BLURB: “In this personal, eloquently argued essay – adapted from her much-admired TEDx talk of the same name – Chimamanda Ngozi Adichie offers readers a unique definition of feminism for the twenty-first century, one rooted in inclusion and awareness. Drawing extensively on her own experiences and her deep understanding of the often masked realities of sexual politics, here is one remarkable author’s exploration of what it means to be a woman now – an of-the-moment rallying cry for why we should all be feminists”

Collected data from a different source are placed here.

File: src/rtl/range_counter_updn_if.sv
// Bus interface for range_counter_updn: control, load data, count and status flags.
// The step field exists only when RANGE_CNT_STEP_EN is defined.
interface range_counter_updn_if #(
    parameter int WIDTH = 8
);
    logic             en;
    logic             load;
    logic             up_dn;
    logic             mode;
    logic [WIDTH-1:0] data;
`ifdef RANGE_CNT_STEP_EN
    logic [WIDTH-1:0] step;
`endif
    logic [WIDTH-1:0] count;
    logic             at_max;
    logic             at_min;
    logic             wrap;

    modport master (
`ifdef RANGE_CNT_STEP_EN
        output step,
`endif
        output en, load, up_dn, mode, data,
        input  count, at_max, at_min, wrap
    );

    modport slave (
`ifdef RANGE_CNT_STEP_EN
        input  step,
`endif
        input  en, load, up_dn, mode, data,
        output count, at_max, at_min, wrap
    );
endinterface

File: src/rtl/range_counter_updn.sv
// Up/down counter confined to [MIN,MAX] with wrap or saturate at the bounds.
// Define RANGE_CNT_STEP_EN to add a variable step input; otherwise the step is 1.
module range_counter_updn #(
    parameter int WIDTH = 8,
    parameter int MIN   = 10,
    parameter int MAX   = 40
) (
    input logic                 clk,
    input logic                 rst,
    range_counter_updn_if.slave bus
);
    localparam logic [WIDTH-1:0] MIN_V = WIDTH'(MIN);
    localparam logic [WIDTH-1:0] MAX_V = WIDTH'(MAX);

    if (MIN >= MAX) begin : g_bad_range
        $error("range_counter_updn: MIN must be less than MAX");
    end
    if (longint'(MAX) > (longint'(1) << WIDTH) - 1) begin : g_bad_width
        $error("range_counter_updn: MAX does not fit in WIDTH bits");
    end

    logic [WIDTH-1:0] step_w;
`ifdef RANGE_CNT_STEP_EN
    assign step_w = bus.step;
`else
    assign step_w = WIDTH'(1);
`endif

    logic [WIDTH-1:0]        count_q;
    logic [WIDTH-1:0]        count_nxt;
    logic                    wrap_q;
    logic                    wrap_nxt;
    logic [WIDTH:0]          up_next;
    logic signed [WIDTH:0]   dn_next;

    // Extra bit keeps sums and differences exact, so bound checks never alias.
    assign up_next = {1'b0, count_q} + {1'b0, step_w};
    assign dn_next = $signed({1'b0, count_q}) - $signed({1'b0, step_w});

    always_comb begin
        count_nxt = count_q;
        wrap_nxt  = 1'b0;
        if (bus.load) begin
            if (bus.data < MIN_V)
                count_nxt = MIN_V;
            else if (bus.data > MAX_V)
                count_nxt = MAX_V;
            else
                count_nxt = bus.data;
        end else if (bus.en) begin
            if ((count_q < MIN_V) || (count_q > MAX_V)) begin
                count_nxt = MIN_V;
            end else if (bus.up_dn) begin
                if (up_next <= {1'b0, MAX_V}) begin
                    count_nxt = up_next[WIDTH-1:0];
                end else if (bus.mode) begin
                    count_nxt = MAX_V;
                end else begin
                    count_nxt = MIN_V;
                    wrap_nxt  = 1'b1;
                end
            end else begin
                if (dn_next >= $signed({1'b0, MIN_V})) begin
                    count_nxt = dn_next[WIDTH-1:0];
                end else if (bus.mode) begin
                    count_nxt = MIN_V;
                end else begin
                    count_nxt = MAX_V;
                    wrap_nxt  = 1'b1;
                end
            end
        end
    end

    always_ff @(posedge clk) begin
        if (rst) begin
            count_q <= MIN_V;
            wrap_q  <= 1'b0;
        end else begin
            count_q <= count_nxt;
            wrap_q  <= wrap_nxt;
        end
    end

    assign bus.count  = count_q;
    assign bus.wrap   = wrap_q;
    assign bus.at_max = (count_q == MAX_V);
    assign bus.at_min = (count_q == MIN_V);
endmodule
File: src/flat_wrapper.sv
// flat-port wrapper written by rule: the top's interface ports become plain ports
module range_counter_updn_flat 
#(
    parameter int WIDTH = 8,
    parameter int MIN   = 10,
    parameter int MAX   = 40
)
  (clk, rst, bus_en, bus_load, bus_up_dn, bus_mode, bus_data, bus_count, bus_at_max, bus_at_min, bus_wrap);
  range_counter_updn_if #(.WIDTH(WIDTH)) bus_i ();
  input logic clk;
  input logic rst;
  input wire logic [$bits(bus_i.en)-1:0] bus_en;
  input wire logic [$bits(bus_i.load)-1:0] bus_load;
  input wire logic [$bits(bus_i.up_dn)-1:0] bus_up_dn;
  input wire logic [$bits(bus_i.mode)-1:0] bus_mode;
  input wire logic [$bits(bus_i.data)-1:0] bus_data;
  output wire logic [$bits(bus_i.count)-1:0] bus_count;
  output wire logic [$bits(bus_i.at_max)-1:0] bus_at_max;
  output wire logic [$bits(bus_i.at_min)-1:0] bus_at_min;
  output wire logic [$bits(bus_i.wrap)-1:0] bus_wrap;
  assign bus_i.en = bus_en;
  assign bus_i.load = bus_load;
  assign bus_i.up_dn = bus_up_dn;
  assign bus_i.mode = bus_mode;
  assign bus_i.data = bus_data;
  assign bus_count = bus_i.count;
  assign bus_at_max = bus_i.at_max;
  assign bus_at_min = bus_i.at_min;
  assign bus_wrap = bus_i.wrap;
  range_counter_updn #(.WIDTH(WIDTH), .MIN(MIN), .MAX(MAX)) u_core (.clk(clk), .rst(rst), .bus(bus_i));
endmodule
File: config.mk
export PLATFORM = sky130hd
export DESIGN_NAME = range_counter_updn_flat
export DESIGN_NICKNAME = d
export VERILOG_FILES = /design/src/rtl/range_counter_updn_if.sv /design/src/rtl/range_counter_updn.sv /design/src/flat_wrapper.sv
export SDC_FILE = /design/constraint.sdc
export NUM_CORES = 1
export LEC_CHECK = 0
export ABC_CLOCK_PERIOD_IN_PS = 5700
export BUFFER_PORTS_ARGS = -buffer_cell sky130_fd_sc_hd__buf_2
export CORE_ASPECT_RATIO = 0.8
export CORE_MARGIN = 2
export CORE_UTILIZATION = 50
export DETAILED_ROUTE_END_ITERATION = 7
export GPL_TIMING_DRIVEN = 0
export PLACE_DENSITY = 0.81
export SLEW_MARGIN = 20
export SYNTH_ARGS = -nofsm -noshare
export SYNTH_HDL_FRONTEND = slang
export SYNTH_SLANG_ARGS = --single-unit
File: constraint.sdc
create_clock -name clk -period 5.7 [get_ports clk]
set_input_delay 1.71 -clock clk [delete_from_list [all_inputs] [get_ports clk]]
set_output_delay 1.71 -clock clk [all_outputs]
set_load 0.05 [all_outputs]
==> metrics.cfg <==
[run_status]
status=completed

[setup_path]
cp-start-kind=register
worstPathArrival_ns=1.70
slowest_delay_ns=0.59
reg2reg_depth=8
crit_family=flip-flops
critical_path.most_common_cell=inv_1
r2r_setup_slack_ns=3.20
path_max_fanout=10
cp.required_ns=3.99
critical_path_class=reg2out
worstSetupEndpointType=primary output
reg2reg_to=u_core.bus.count[5]
crit_slowest_cell=dfxtp_1
r2r-start=u_core.bus.count[1]
path_buf_inv=3
cp_cell_sequence=inv_1 -> ha_1 -> nand4_1 -> inv_1 -> buf_2

[yosys]
yosysUniqueCellTypes=53
ys_seq_elements=9
synth_area_mm2=0.00100
synth_enable_flop_cells=0
synth-seq-area-share_pct=17.9
syn_avg_cell_area_um2=7.97
synthesis.nets=144
synth_cells=126
synth-main-ff-cell=dfxtp_1
async_reset_ff_share_pct=0
synth_top_area_cell=dfxtp_1
ys_top_cells_by_area=dfxtp_1, a21oi_1, xor2_1, ha_1, inv_1
ys_warn_count=0
synth_top_area_share_pct=17.9

[clock_tree]
cts_made_buffers=3
cts_buffer_depth=2
insertion_delay_ns=0.27
cts_resized=0
cts_setup_buffers=0
path_clk_slew_ns=0.07
cts_hold_buf=0
htree_levels=1
clockRootBuffer=clkbuf_4
cts.sinks=9
cts_tree=yes

[timing]
rsz0062_at_grt=no
fin_crit_sh_pct=59.9
setup_viol=0
timing.fmax_mhz=293
hold_violations=0
relSlewSlack_pct=70.3
fin_crit_ns=3.41
worstMarginPinSlew_ns=0.442
skew_ns=0.00813
hold_ws_ns=0.570
setup_tns_ns=0
maxSlewViolCount=0

[power_and_ir_drop]
ir_worst_vdd_mv=0.153
power_density_mw_per_mm2=201
p_leak_nw=0.501

[worst_hold_path]
hold_path.class=reg2reg
holdCritStartpoint=u_core.bus.count[6]
worstHoldEndpoint=u_core.bus.count[6]
min_path_cells=1

[routing]
ant_nets=0
drtIter0Drc=52
routed_wl_um=2750
vias=1117
vias_per_cell=6.31
drtPass1Iterations=4
drcViolationCount=0
wl_per_cell_um=15.5

[placement]
place_area_mm2=0.00115
gp_congestion=0.891
portBuffers=23
dp_hpwl_um=2120
placedCellCount=173

[grt]
grt_pass1_wl_um=4600
grt_max_degree=11
antenna_found_initial=0
grt-ovfl-total=0
track_usage_pct=26.8
grt_pass1_vias=993

[flow_run]
maxCapViolCount=0

[layout]
stdcell_area_mm2=0.00118
drive_above_1_share_pct=28.8
layout.nets=172
area_delta_synth_final_pct=17.1
num_antenna_cells=0
stdcell_count=177

[die]
boundaryPins=25
dieArea_mm2=0.00239
row_count=14
die_h_um=44.1
coreArea_mm2=0.00189
fp.dieW_um=54.1
initial_core_util_pct=53.1

## kinds of logic after synthesis
kind of cell	share of synthesized area (%)
AO/OA/AOI/OAI	32.5
XOR/XNOR	6.97
adder cells (fa/ha/maj)	4.98
buffers and inverters	6.60
flip-flops	17.9
multiplexers	0.996
AND/OR/NAND/NOR	30.0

REVIEW: Everyone should read this book. It won’t take you any longer than ten or fifteen minutes and it truly amazes me that Adichie can so eloquently and movingly describe the state of modern feminism in such a short piece of writing. Addressing many of the misconceptions surrounding modern feminism, Adichie uses many of her own experiences growing up in Africa to address the problems that still face women – and men – today. What truly pleased me about this work is that it dispells the popular belief that feminists are men haters, by pointing out that, by definition, feminism aims to achieve equality for both sexes in terms of politics, society and culture. Adichie even addresses some of the problems that surround the cultural expectations that are put upon men, as well as the more frequently talked about problems faced by women. By interweaving the social problems faced by both sexes and discussing how these have been inbuilt into cultures across the world, Adichie makes the reader think and reflect about these issues and how we could address them – even if, like myself, the reader was already a feminist. I wish books like this were compulsory reading in schools across the world; perhaps then we could some day hope to achieve the goal of redefining our expectations of both men and women.